When to Partition a Table

Here are some suggestions for when to partition a table:

  • Tables greater than 2 GB should always be considered as candidates for partitioning.
  • Tables containing historical data, in which new data is added into the newest partition. A typical example is a historical table where only the current month's data is updatable and the other 11 months are read only.
  • When the contents of a table need to be distributed across different types of storage devices.

Partition Pruning

Partition pruning is the simplest and also the most substantial means to improve performance using partitioning. Partition pruning can often improve query performance by several orders of magnitude. For example, suppose an application contains an Orders table containing a historical record of orders, and that this table has been partitioned by week. A query requesting orders for a single week would only access a single partition of the Orders table. If the Orders table had 2 years of historical data, then this query would access one partition instead of 104 partitions. This query could potentially execute 100 times faster simply because of partition pruning.

Partitioning Strategies

  • Range
  • Hash
  • List

You can read their text and visualize their images which explain everything pretty well.

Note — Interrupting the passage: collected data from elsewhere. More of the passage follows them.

## src/mfpd_pkg.sv

```systemverilog
// ----------------------------------------------------------------------------
// mfpd_pkg
// Shared types and constants for the multi-format PCM decoder.
// ----------------------------------------------------------------------------
package mfpd_pkg;

   typedef enum logic [2:0] {
      FMT_S8    = 3'd0,
      FMT_U8    = 3'd1,
      FMT_S16LE = 3'd2,
      FMT_S16BE = 3'd3,
      FMT_S24LE = 3'd4,
      FMT_S24BE = 3'd5,
      FMT_ONEBIT = 3'd6,
      FMT_DELTA8 = 3'd7
   } sample_format_type;

   typedef logic signed [23:0] sample_type;
   typedef logic [15:0]        delta_acc_type;

   // +/-0.92 rounded into Q1.23
   localparam sample_type ONE_BIT_LEVEL_POS = 24'sd7717519;
   localparam sample_type ONE_BIT_LEVEL_NEG = -24'sd7717519;

   // register index taken from the word address
   localparam logic REG_SAMPLE_FORMAT = 1'b0;

endpackage

```

## src/mfpd_channel_decode.sv

```systemverilog
// ----------------------------------------------------------------------------
// mfpd_channel_decode
// Combinational decode of one channel's bytes into a Q1.23 sample, with the
// next value of the channel's delta accumulator.
// ----------------------------------------------------------------------------
module mfpd_channel_decode (
   input  mfpd_pkg::sample_format_type sample_format,
   input  logic [7:0]                  byte0,
   input  logic [7:0]                  byte1,
   input  logic [7:0]                  byte2,
   input  logic [2:0]                  bit_pos,
   input  mfpd_pkg::delta_acc_type     acc,
   output mfpd_pkg::delta_acc_type     acc_next,
   output mfpd_pkg::sample_type        sample
);
   import mfpd_pkg::*;

   delta_acc_type acc_sum;

   // signed byte * 257, modulo 2^16
   assign acc_sum = acc + {byte0, 8'h00} + {{8{byte0[7]}}, byte0};

   always_comb begin
      acc_next = acc;
      case (sample_format)
         FMT_S8:     sample = {byte0, 16'h0000};
         FMT_U8:     sample = {byte0 ^ 8'h80, 16'h0000};
         FMT_S16LE:  sample = {byte1, byte0, 8'h00};
         FMT_S16BE:  sample = {byte0, byte1, 8'h00};
         FMT_S24LE:  sample = {byte2, byte1, byte0};
         FMT_S24BE:  sample = {byte0, byte1, byte2};
         FMT_ONEBIT: sample = byte0[bit_pos] ? ONE_BIT_LEVEL_POS : ONE_BIT_LEVEL_NEG;
         FMT_DELTA8: begin
            acc_next = acc_sum;
            sample   = {acc_sum, 8'h00};
         end
         default:    sample = '0;
      endcase
   end

endmodule

```

## src/multi_format_pcm_decoder_top.sv

```systemverilog
// A req beat reaches the rsp beat through the input and result registers.
// Throughput: one stereo frame per cycle unless rsp_stall holds the output;
// the delta accumulators update in the single add of the decode stage.
// Reset: synchronous, active high; clears valids, the format register (s8)
// and both delta accumulators.
// ----------------------------------------------------------------------------
// multi_format_pcm_decoder_top
// Stereo raw PCM decoder: input register, per-channel decode, result register,
// with an APB-style register for the sample format.
// ----------------------------------------------------------------------------
module multi_format_pcm_decoder_top (
   input  logic                 clock,
   input  logic                 reset,
   input  logic                 req_valid,
   output logic                 req_stall,
   input  logic [7:0]           req_left_byte0,
   input  logic [7:0]           req_left_byte1,
   input  logic [7:0]           req_left_byte2,
   input  logic [7:0]           req_right_byte0,
   input  logic [7:0]           req_right_byte1,
   input  logic [7:0]           req_right_byte2,
   input  logic [2:0]           req_bit_select,
   output logic                 rsp_valid,
   input  logic                 rsp_stall,
   output mfpd_pkg::sample_type rsp_left_sample,
   output mfpd_pkg::sample_type rsp_right_sample,
   input  logic                 psel,
   input  logic                 penable,
   input  logic                 pwrite,
   input  logic [2:0]           paddr,
   input  logic [31:0]          pwdata,
   output logic [31:0]          prdata,
   output logic                 pready
);
   import mfpd_pkg::*;

   sample_format_type fmt_ff;
   delta_acc_type     left_acc_ff, right_acc_ff;
   delta_acc_type     left_acc_in, right_acc_in;
   logic              s1_valid_ff, rsp_valid_ff;
   logic [7:0]        lb0_ff, lb1_ff, lb2_ff, rb0_ff, rb1_ff, rb2_ff;
   logic [2:0]        sel_ff;
   sample_type        left_sample_in, right_sample_in;
   sample_type        left_sample_ff, right_sample_ff;
   logic              out_free, s1_move, req_take;

   assign out_free  = !rsp_valid_ff || !rsp_stall;
   assign s1_move   = s1_valid_ff && out_free;
   assign req_stall = s1_valid_ff && !out_free;
   assign req_take  = req_valid && !req_stall;

   // csr
   assign pready = 1'b1;
   assign prdata = (paddr[2] == REG_SAMPLE_FORMAT) ? {29'd0, fmt_ff} : 32'd0;

   always_ff @(posedge clock) begin
      if (reset) begin
         fmt_ff <= FMT_S8;
      end else if (psel && penable && pwrite && paddr[2] == REG_SAMPLE_FORMAT) begin
         fmt_ff <= sample_format_type'(pwdata[2:0]);
      end
   end

   // input register
   always_ff @(posedge clock) begin
      if (reset) begin
         s1_valid_ff <= 1'b0;
      end else if (req_take || s1_move) begin
         s1_valid_ff <= req_take;
      end
      if (req_take) begin
         lb0_ff <= req_left_byte0;
         lb1_ff <= req_left_byte1;
         lb2_ff <= req_left_byte2;
         rb0_ff <= req_right_byte0;
         rb1_ff <= req_right_byte1;
         rb2_ff <= req_right_byte2;
         sel_ff <= req_bit_select;
      end
   end

   mfpd_channel_decode u_left (
      .sample_format (fmt_ff),
      .byte0         (lb0_ff),
      .byte1         (lb1_ff),
      .byte2         (lb2_ff),
      .bit_pos       (sel_ff),
      .acc           (left_acc_ff),
      .acc_next      (left_acc_in),
      .sample        (left_sample_in)
   );

   mfpd_channel_decode u_right (
      .sample_format (fmt_ff),
      .byte0         (rb0_ff),
      .byte1         (rb1_ff),
      .byte2         (rb2_ff),
      .bit_pos       (~sel_ff),
      .acc           (right_acc_ff),
      .acc_next      (right_acc_in),
      .sample        (right_sample_in)
   );

   // result register and delta state
   always_ff @(posedge clock) begin
      if (reset) begin
         rsp_valid_ff <= 1'b0;
         left_acc_ff  <= '0;
         right_acc_ff <= '0;
      end else begin
         if (out_free) begin
            rsp_valid_ff <= s1_valid_ff;
         end
         if (s1_move) begin
            left_acc_ff  <= left_acc_in;
            right_acc_ff <= right_acc_in;
         end
      end
      if (s1_move) begin
         left_sample_ff  <= left_sample_in;
         right_sample_ff <= right_sample_in;
      end
   end

   assign rsp_valid        = rsp_valid_ff;
   assign rsp_left_sample  = left_sample_ff;
   assign rsp_right_sample = right_sample_ff;

endmodule
```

And lastly, it is important to understand that databases are extremely resource intensive:

  • CPU
  • Disk
  • I/O
  • Memory

Many DBA's will partition on the same machine, where the partitions will share all the resources but provide an improvement in disk and I/O by splitting up the data and/or index.

While other strategies will employ a "shared nothing" architecture where the shards will reside on separate and distinct computing units (nodes), having 100% of the CPU, disk, I/O and memory to itself. Providing it's own set of advantages and complexities.

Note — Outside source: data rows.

[src/rtl/assert_macros.svh]
// Assertion macros used by the top level of the scan gap finder.
// Expects a clock named clock and an active-high reset named reset in scope.
`ifndef ASSERT_MACROS_SVH
`define ASSERT_MACROS_SVH

// The expression holds at every clock edge outside reset.
`define ASSERT_HOLDS(label, expr, msg) \
   label: assert property (@(posedge clock) disable iff (reset) (expr)) else $error(msg);

// When the antecedent holds, the consequent holds in the next cycle.
`define ASSERT_NEXT(label, ante, cons, msg) \
   label: assert property (@(posedge clock) disable iff (reset) (ante) |=> (cons)) \
      else $error(msg);

`endif

[src/rtl/ssgf_pkg.sv]
// Package of the scan gap finder: field widths, register codes, the slot tag
// and the reciprocal table of the averaging divider. No dependencies.
package ssgf_pkg;

   localparam int DATA_W      = 16;  // range samples, Q6.10 metres
   localparam int GAP_W       = 11;  // gap index field
   localparam int RSP_TDATA_W = 32;  // result tdata, padded to whole bytes
   localparam int RSP_PAD_W   = RSP_TDATA_W - GAP_W - DATA_W;
   localparam int RECIP_SHIFT = 20;  // fraction bits of the reciprocals
   localparam int RECIP_W     = 21;
   localparam int RECIP_IDX_W = 4;   // sample counts up to nine

   localparam logic [DATA_W-1:0] MIN_VALID_RESET = 16'd102;    // 0.1 m
   localparam logic [DATA_W-1:0] MAX_RANGE_RESET = 16'd20480;  // 20 m

   // Configuration register indexes.
   typedef enum logic [0:0] {
      CSR_MIN_VALID_RANGE = 1'b0,
      CSR_MAX_RANGE       = 1'b1
   } csr_reg_type;

   // Control bits that travel with one smoothed bin down the pipeline.
   typedef struct packed {
      logic valid;  // slot carries a smoothed bin
      logic done;   // last slot of a scan, the result follows
      logic first;  // bin zero of the scan
   } slot_tag_type;

   // floor(2^RECIP_SHIFT / count) for the window sample count.
   function automatic logic [RECIP_W-1:0] recip(input logic [RECIP_IDX_W-1:0] count);
      logic [RECIP_W-1:0] r;
      case (count)
         4'd1:    r = 21'd1048576;
         4'd2:    r = 21'd524288;
         4'd3:    r = 21'd349525;
         4'd4:    r = 21'd262144;
         4'd5:    r = 21'd209715;
         4'd6:    r = 21'd174762;
         4'd7:    r = 21'd149796;
         4'd8:    r = 21'd131072;
         4'd9:    r = 21'd116508;
         default: r = '0;
      endcase
      return r;
   endfunction

endpackage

https://en.wikipedia.org/wiki/Shared_nothing_architecture


Looks like this answers both your questions:

Horizontal partitioning splits one or more tables by row, usually within a single instance of a schema and a database server. It may offer an advantage by reducing index size (and thus search effort) provided that there is some obvious, robust, implicit way to identify in which table a particular row will be found, without first needing to search the index, e.g., the classic example of the 'CustomersEast' and 'CustomersWest' tables, where their zip code already indicates where they will be found.

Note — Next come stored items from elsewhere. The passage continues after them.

--- src/rtl/core/hbe_pkg.sv ---
// Types, constants and helper functions for the half-block color encoder.
// No dependencies.
`default_nettype none

package hbe_pkg;

	localparam int CFG_DATA_W = 12;
	localparam int CFG_IDX_W  = 2;

	localparam logic [CFG_IDX_W-1:0] REG_WIDTH  = 2'd0;
	localparam logic [CFG_IDX_W-1:0] REG_HEIGHT = 2'd1;

	localparam int Q_DEPTH = 2;
	localparam int Q_AW    = 1;

	// one color value, already split into decimal digits
	typedef struct packed {
		logic [1:0] ndig;
		logic [1:0] hund;
		logic [3:0] tens;
		logic [3:0] ones;
	} dec_t;

	// classified cell handed from front to back
	typedef struct packed {
		logic       hdr;
		logic       ftr;
		dec_t [5:0] val;
	} cell_t;

	// token sequence of one cell
	localparam logic [3:0] TK_HDR   = 4'd0;
	localparam logic [3:0] TK_FG    = 4'd1;
	localparam logic [3:0] TK_V0    = 4'd2;
	localparam logic [3:0] TK_S0    = 4'd3;
	localparam logic [3:0] TK_V1    = 4'd4;
	localparam logic [3:0] TK_S1    = 4'd5;
	localparam logic [3:0] TK_V2    = 4'd6;
	localparam logic [3:0] TK_BG    = 4'd7;
	localparam logic [3:0] TK_V3    = 4'd8;
	localparam logic [3:0] TK_S2    = 4'd9;
	localparam logic [3:0] TK_V4    = 4'd10;
	localparam logic [3:0] TK_S3    = 4'd11;
	localparam logic [3:0] TK_V5    = 4'd12;
	localparam logic [3:0] TK_GLYPH = 4'd13;
	localparam logic [3:0] TK_FTR   = 4'd14;

	localparam logic [7:0] ASCII_ZERO = 8'h30;

	// fixed text: header, fg intro, semicolon, bg intro, glyph, footer
	localparam logic [7:0] TEXT_ROM [0:40] = '{
		8'h1B, 8'h5B, 8'h3F, 8'h32, 8'h30, 8'h32, 8'h36, 8'h68, 8'h1B, 8'h5B, 8'h48,
		8'h1B, 8'h5B, 8'h33, 8'h38, 8'h3B, 8'h32, 8'h3B,
		8'h3B,
		8'h3B, 8'h34, 8'h38, 8'h3B, 8'h32, 8'h3B,
		8'h6D, 8'hE2, 8'h96, 8'h80,
		8'h1B, 8'h5B, 8'h30, 8'h6D, 8'h1B, 8'h5B, 8'h3F, 8'h32, 8'h30, 8'h32, 8'h36, 8'h6C
	};

	function automatic logic tok_is_val(input logic [3:0] tok);
		tok_is_val = (tok == TK_V0) || (tok == TK_V1) || (tok == TK_V2) ||
			(tok == TK_V3) || (tok == TK_V4) || (tok == TK_V5);
	endfunction

	function automatic logic [5:0] tok_start(input logic [3:0] tok);
		case (tok)
			TK_HDR:   tok_start = 6'd0;
			TK_FG:    tok_start = 6'd11;
			TK_BG:    tok_start = 6'd19;
			TK_GLYPH: tok_start = 6'd25;
			TK_FTR:   tok_start = 6'd29;
			default:  tok_start = 6'd18;
		endcase
	endfunction

	function automatic logic [3:0] tok_text_len(input logic [3:0] tok);
		case (tok)
			TK_HDR:   tok_text_len = 4'd11;
			TK_FG:    tok_text_len = 4'd7;
			TK_BG:    tok_text_len = 4'd6;
			TK_GLYPH: tok_text_len = 4'd4;
			TK_FTR:   tok_text_len = 4'd12;
			default:  tok_text_len = 4'd1;
		endcase
	endfunction

	function automatic dec_t to_dec(input logic [7:0] v);
		logic [1:0]  h;
		logic [6:0]  r;
		logic [14:0] prod;
		logic [3:0]  t;
		dec_t        d;
		if (v >= 8'd200)
			h = 2'd2;
		else if (v >= 8'd100)
			h = 2'd1;
		else
			h = 2'd0;
		r = 7'(v - 8'(h) * 8'd100);
		// r / 10 for r < 100
		prod = 15'(r) * 15'd205;
		t = 4'(prod >> 11);
		d.hund = h;
		d.tens = t;
		d.ones = 4'(r - 7'(t) * 7'd10);
		if (v >= 8'd100)
			d.ndig = 2'd3;
		else if (v >= 8'd10)
			d.ndig = 2'd2;
		else
			d.ndig = 2'd1;
		to_dec = d;
	endfunction

endpackage

`default_nettype wire

--- src/rtl/core/hbe_pixel_if.sv ---
// Pixel-pair channel: valid/ready handshake with upper and lower RGB.
// No dependencies.
`default_nettype none

interface hbe_pixel_if;
	logic       valid;
	logic       ready;
	logic [7:0] upper_red;
	logic [7:0] upper_green;
	logic [7:0] upper_blue;
	logic [7:0] lower_red;
	logic [7:0] lower_green;
	logic [7:0] lower_blue;

	modport source (
		output valid, upper_red, upper_green, upper_blue,
		output lower_red, lower_green, lower_blue,
		input  ready
	);
	modport sink (
		input  valid, upper_red, upper_green, upper_blue,
		input  lower_red, lower_green, lower_blue,
		output ready
	);
endinterface

`default_nettype wire

--- src/rtl/core/hbe_byte_if.sv ---
// Byte stream channel: valid/ready handshake with byte and framing flags.
// No dependencies.
`default_nettype none

interface hbe_byte_if;
	logic       valid;
	logic       ready;
	logic [7:0] out_byte;
	logic       run_last;
	logic       frame_done;

	modport source (output valid, out_byte, run_last, frame_done, input ready);
	modport sink (input valid, out_byte, run_last, frame_done, output ready);
endinterface

`default_nettype wire

--- src/rtl/core/half_block_ansi_color_encoder.sv ---
// Top level of the half-block color encoder: front, queue, serializer.
// Depends on hbe_pkg, hbe_pixel_if, hbe_byte_if and the three submodules.
//
//   channel  | dir | word
//   ---------+-----+---------------------------------------------------
//   pixel    | in  | upper/lower RGB pair for one character cell
//   stream   | out | one byte of the escape stream, run_last, frame_done
//   cfg      | in  | write enable, index, 12-bit data (width, height)
//
// The stream side moves one byte per cycle while the sink is ready; a cell is
// 27 to 39 bytes, plus 11 for the frame header and 12 for the footer, set by the serializer.
// The front takes a pixel word whenever the two-entry queue has room, so it
// keeps accepting while the serializer or the sink stalls, until the queue fills.
// arst_n clears counters, queue and output valid; registers reset to 80x48.
`default_nettype none

module half_block_ansi_color_encoder #(
	parameter int DIM_BITS = 12
) (
	input  wire logic                            clk,
	input  wire logic                            arst_n,
	input  wire logic                            cfg_we,
	input  wire logic [hbe_pkg::CFG_IDX_W-1:0]   cfg_index,
	input  wire logic [hbe_pkg::CFG_DATA_W-1:0]  cfg_data,
	hbe_pixel_if.sink                            pixel,
	hbe_byte_if.source                           stream
);

	logic           q_push;
	logic           q_pop;
	logic           q_full;
	logic           q_empty;
	hbe_pkg::cell_t q_wdata;
	hbe_pkg::cell_t q_head;

	hbe_front #(
		.DIM_BITS (DIM_BITS)
	) u_front (
		.clk       (clk),
		.arst_n    (arst_n),
		.cfg_we    (cfg_we),
		.cfg_index (cfg_index),
		.cfg_data  (cfg_data),
		.pixel     (pixel),
		.q_full    (q_full),
		.q_push    (q_push),
		.q_wdata   (q_wdata)
	);

	hbe_queue u_queue (
		.clk    (clk),
		.arst_n (arst_n),
		.push   (q_push),
		.wdata  (q_wdata),
		.full   (q_full),
		.pop    (q_pop),
		.head   (q_head),
		.empty  (q_empty)
	);

	hbe_serializer u_ser (
		.clk     (clk),
		.arst_n  (arst_n),
		.q_empty (q_empty),
		.q_head  (q_head),
		.q_pop   (q_pop),
		.stream  (stream)
	);

endmodule

`default_nettype wire

--- src/rtl/core/hbe_front.sv ---
// Front end: config registers, position counters, cell classification.
// Depends on hbe_pkg and hbe_pixel_if.
`default_nettype none

module hbe_front #(
	parameter int DIM_BITS = 12
) (
	input  wire logic                            clk,
	input  wire logic                            arst_n,
	input  wire logic                            cfg_we,
	input  wire logic [hbe_pkg::CFG_IDX_W-1:0]   cfg_index,
	input  wire logic [hbe_pkg::CFG_DATA_W-1:0]  cfg_data,
	hbe_pixel_if.sink                            pixel,
	input  wire logic                            q_full,
	output logic                                 q_push,
	output hbe_pkg::cell_t                       q_wdata
);

	logic [DIM_BITS-1:0] width_q;
	logic [DIM_BITS-1:0] height_q;
	logic [DIM_BITS-1:0] col_q;
	logic [DIM_BITS-1:0] band_q;

	logic [DIM_BITS:0]   col_p1;
	logic [DIM_BITS:0]   band_p1;
	logic [DIM_BITS-1:0] bands;
	logic                last_col;
	logic                last_band;
	logic                no_lower;

	assign pixel.ready = !q_full;
	assign q_push      = pixel.valid && !q_full;

	always_comb begin
		col_p1    = {1'b0, col_q} + (DIM_BITS+1)'(1);
		band_p1   = {1'b0, band_q} + (DIM_BITS+1)'(1);
		bands     = DIM_BITS'(({1'b0, height_q} + (DIM_BITS+1)'(1)) >> 1);
		last_col  = col_p1 >= {1'b0, width_q};
		last_band = band_p1 >= {1'b0, bands};
		no_lower  = last_band && height_q[0];
	end

	always_comb begin
		q_wdata.hdr    = (col_q == '0) && (band_q == '0);
		q_wdata.ftr    = last_col && last_band;
		q_wdata.val[0] = hbe_pkg::to_dec(pixel.upper_red);
		q_wdata.val[1] = hbe_pkg::to_dec(pixel.upper_green);
		q_wdata.val[2] = hbe_pkg::to_dec(pixel.upper_blue);
		q_wdata.val[3] = hbe_pkg::to_dec(no_lower ? 8'd0 : pixel.lower_red);
		q_wdata.val[4] = hbe_pkg::to_dec(no_lower ? 8'd0 : pixel.lower_green);
		q_wdata.val[5] = hbe_pkg::to_dec(no_lower ? 8'd0 : pixel.lower_blue);
	end

	always_ff @(posedge clk or negedge arst_n) begin
		if (!arst_n) begin
			width_q  <= DIM_BITS'(80);
			height_q <= DIM_BITS'(48);
		end else if (cfg_we) begin
			if (cfg_index == hbe_pkg::REG_WIDTH)
				width_q <= DIM_BITS'(cfg_data);
			else if (cfg_index == hbe_pkg::REG_HEIGHT)
				height_q <= DIM_BITS'(cfg_data);
		end
	end

	always_ff @(posedge clk or negedge arst_n) begin
		if (!arst_n) begin
			col_q  <= '0;
			band_q <= '0;
		end else if (q_push) begin
			if (last_col && last_band) begin
				col_q  <= '0;
				band_q <= '0;
			end else if (last_col) begin
				col_q  <= '0;
				band_q <= DIM_BITS'(band_p1);
			end else begin
				col_q <= DIM_BITS'(col_p1);
			end
		end
	end

endmodule

`default_nettype wire

--- src/rtl/core/hbe_queue.sv ---
// Two-entry queue of classified cells between front and back.
// Depends on hbe_pkg.
`default_nettype none

module hbe_queue (
	input  wire logic            clk,
	input  wire logic            arst_n,
	input  wire logic            push,
	input  wire hbe_pkg::cell_t  wdata,
	output logic                 full,
	input  wire logic            pop,
	output hbe_pkg::cell_t       head,
	output logic                 empty
);

	hbe_pkg::cell_t                 mem_q [hbe_pkg::Q_DEPTH];
	logic [hbe_pkg::Q_AW-1:0]       wr_ptr_q;
	logic [hbe_pkg::Q_AW-1:0]       rd_ptr_q;
	logic [hbe_pkg::Q_AW:0]         cnt_q;

	assign full  = cnt_q == (hbe_pkg::Q_AW+1)'(hbe_pkg::Q_DEPTH);
	assign empty = cnt_q == '0;
	assign head  = mem_q[rd_ptr_q];

	always_ff @(posedge clk) begin
		if (push)
			mem_q[wr_ptr_q] <= wdata;
	end

	always_ff @(posedge clk or negedge arst_n) begin
		if (!arst_n) begin
			wr_ptr_q <= '0;
			rd_ptr_q <= '0;
			cnt_q    <= '0;
		end else begin
			if (push)
				wr_ptr_q <= wr_ptr_q + hbe_pkg::Q_AW'(1);
			if (pop)
				rd_ptr_q <= rd_ptr_q + hbe_pkg::Q_AW'(1);
			if (push && !pop)
				cnt_q <= cnt_q + (hbe_pkg::Q_AW+1)'(1);
			else if (pop && !push)
				cnt_q <= cnt_q - (hbe_pkg::Q_AW+1)'(1);
		end
	end

endmodule

`default_nettype wire

--- src/rtl/core/hbe_serializer.sv ---
// Back end: walks the token sequence of a cell, one byte per cycle while
// the sink is ready, into a registered output word. Depends on hbe_pkg and hbe_byte_if.
`default_nettype none

module hbe_serializer (
	input  wire logic            clk,
	input  wire logic            arst_n,
	input  wire logic            q_empty,
	input  wire hbe_pkg::cell_t  q_head,
	output logic                 q_pop,
	hbe_byte_if.source           stream
);

	hbe_pkg::cell_t cur_q;
	logic           busy_q;
	logic [3:0]     tok_q;
	logic [3:0]     pos_q;
	logic           out_valid_q;
	logic [7:0]     byte_q;
	logic           last_q;
	logic           done_q;

	logic           advance;
	logic           is_val;
	logic [2:0]     val_idx;
	hbe_pkg::dec_t  dv;
	logic [3:0]     tok_len;
	logic [3:0]     digit;
	logic [7:0]     cur_byte;
	logic           tok_end;
	logic           item_end;

	assign stream.valid      = out_valid_q;
	assign stream.out_byte   = byte_q;
	assign stream.run_last   = last_q;
	assign stream.frame_done = done_q;

	always_comb begin
		is_val  = hbe_pkg::tok_is_val(tok_q);
		val_idx = 3'((tok_q - hbe_pkg::TK_V0) >> 1);
		dv      = cur_q.val[val_idx];
		tok_len = is_val ? {2'b00, dv.ndig} : hbe_pkg::tok_text_len(tok_q);
		case (dv.ndig)
			2'd3: digit = (pos_q == 4'd0) ? {2'b00, dv.hund} :
				(pos_q == 4'd1) ? dv.tens : dv.ones;
			2'd2: digit = (pos_q == 4'd0) ? dv.tens : dv.ones;
			default: digit = dv.ones;
		endcase
		if (is_val)
			cur_byte = hbe_pkg::ASCII_ZERO | {4'h0, digit};
		else
			cur_byte = hbe_pkg::TEXT_ROM[hbe_pkg::tok_start(tok_q) + 6'(pos_q)];
		tok_end  = pos_q == (tok_len - 4'd1);
		item_end = tok_end && ((tok_q == hbe_pkg::TK_FTR) ||
			((tok_q == hbe_pkg::TK_GLYPH) && !cur_q.ftr));
		advance  = busy_q && (!out_valid_q || stream.ready);
		q_pop    = !q_empty && (!busy_q || (advance && item_end));
	end

	always_ff @(posedge clk) begin
		if (q_pop)
			cur_q <= q_head;
		if (advance) begin
			byte_q <= cur_byte;
			last_q <= item_end;
			done_q <= item_end && (tok_q == hbe_pkg::TK_FTR);
		end
	end

	always_ff @(posedge clk or negedge arst_n) begin
		if (!arst_n) begin
			busy_q      <= 1'b0;
			tok_q       <= hbe_pkg::TK_HDR;
			pos_q       <= '0;
			out_valid_q <= 1'b0;
		end else begin
			if (advance)
				out_valid_q <= 1'b1;
			else if (stream.ready)
				out_valid_q <= 1'b0;

			if (q_pop) begin
				busy_q <= 1'b1;
				tok_q  <= q_head.hdr ? hbe_pkg::TK_HDR : hbe_pkg::TK_FG;
				pos_q  <= '0;
			end else if (advance) begin
				if (item_end) begin
					busy_q <= 1'b0;
				end else if (tok_end) begin
					tok_q <= tok_q + 4'd1;
					pos_q <= '0;
				end else begin
					pos_q <= pos_q + 4'd1;
				end
			end
		end
	end

endmodule

`default_nettype wire

--- src/flat_wrapper.sv ---
// flat-port wrapper written by rule: the top's interface ports become plain ports
module half_block_ansi_color_encoder_flat 
#(
	parameter int DIM_BITS = 12
)
  (clk, arst_n, cfg_we, cfg_index, cfg_data, pixel_valid, pixel_upper_red, pixel_upper_green, pixel_upper_blue, pixel_lower_red, pixel_lower_green, pixel_lower_blue, pixel_ready, stream_valid, stream_out_byte, stream_run_last, stream_frame_done, stream_ready);
  hbe_pixel_if pixel_i ();
  hbe_byte_if stream_i ();
  input  wire logic clk;
  input  wire logic arst_n;
  input  wire logic cfg_we;
  input  wire logic [hbe_pkg::CFG_IDX_W-1:0] cfg_index;
  input  wire logic [hbe_pkg::CFG_DATA_W-1:0] cfg_data;
  input wire logic [$bits(pixel_i.valid)-1:0] pixel_valid;
  input wire logic [$bits(pixel_i.upper_red)-1:0] pixel_upper_red;
  input wire logic [$bits(pixel_i.upper_green)-1:0] pixel_upper_green;
  input wire logic [$bits(pixel_i.upper_blue)-1:0] pixel_upper_blue;
  input wire logic [$bits(pixel_i.lower_red)-1:0] pixel_lower_red;
  input wire logic [$bits(pixel_i.lower_green)-1:0] pixel_lower_green;
  input wire logic [$bits(pixel_i.lower_blue)-1:0] pixel_lower_blue;
  output wire logic [$bits(pixel_i.ready)-1:0] pixel_ready;
  output wire logic [$bits(stream_i.valid)-1:0] stream_valid;
  output wire logic [$bits(stream_i.out_byte)-1:0] stream_out_byte;
  output wire logic [$bits(stream_i.run_last)-1:0] stream_run_last;
  output wire logic [$bits(stream_i.frame_done)-1:0] stream_frame_done;
  input wire logic [$bits(stream_i.ready)-1:0] stream_ready;
  assign pixel_i.valid = pixel_valid;
  assign pixel_i.upper_red = pixel_upper_red;
  assign pixel_i.upper_green = pixel_upper_green;
  assign pixel_i.upper_blue = pixel_upper_blue;
  assign pixel_i.lower_red = pixel_lower_red;
  assign pixel_i.lower_green = pixel_lower_green;
  assign pixel_i.lower_blue = pixel_lower_blue;
  assign pixel_ready = pixel_i.ready;
  assign stream_valid = stream_i.valid;
  assign stream_out_byte = stream_i.out_byte;
  assign stream_run_last = stream_i.run_last;
  assign stream_frame_done = stream_i.frame_done;
  assign stream_i.ready = stream_ready;
  half_block_ansi_color_encoder #(.DIM_BITS(DIM_BITS)) u_core (.clk(clk), .arst_n(arst_n), .cfg_we(cfg_we), .cfg_index(cfg_index), .cfg_data(cfg_data), .pixel(pixel_i), .stream(stream_i));
endmodule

Sharding goes beyond this: it partitions the problematic table(s) in the same way, but it does this across potentially multiple instances of the schema. The obvious advantage would be that search load for the large partitioned table can now be split across multiple servers (logical or physical), not just multiple indexes on the same logical server.

Source:Wiki-Shard.

Sharding is the process of storing data records across multiple machines and is MongoDB’s approach to meeting the demands of data growth. As the size of the data increases, a single machine may not be sufficient to store the data nor provide an acceptable read and write throughput. Sharding solves the problem with horizontal scaling. With sharding, you add more machines to support data growth and the demands of read and write operations.

Source: MongoDB.


Consider a Table in database with 1 Million rows and 100 columns In Partitioning you can divide the table into 2 or more table having property like:

  1. 0.4 Million rows(table1), 0.6 million rows(table2)

  2. 1 Million rows & 60 columns(table1) and 1 Million rows & 40 columns(table2)

    There could be multiple cases like that

This is general partitioning

But Sharding refer to 1st case only where we are dividing the data on the basis of rows. If we are dividing the table into multiple table we need to maintain multiple similar copies of schemas as now we have multiple tables.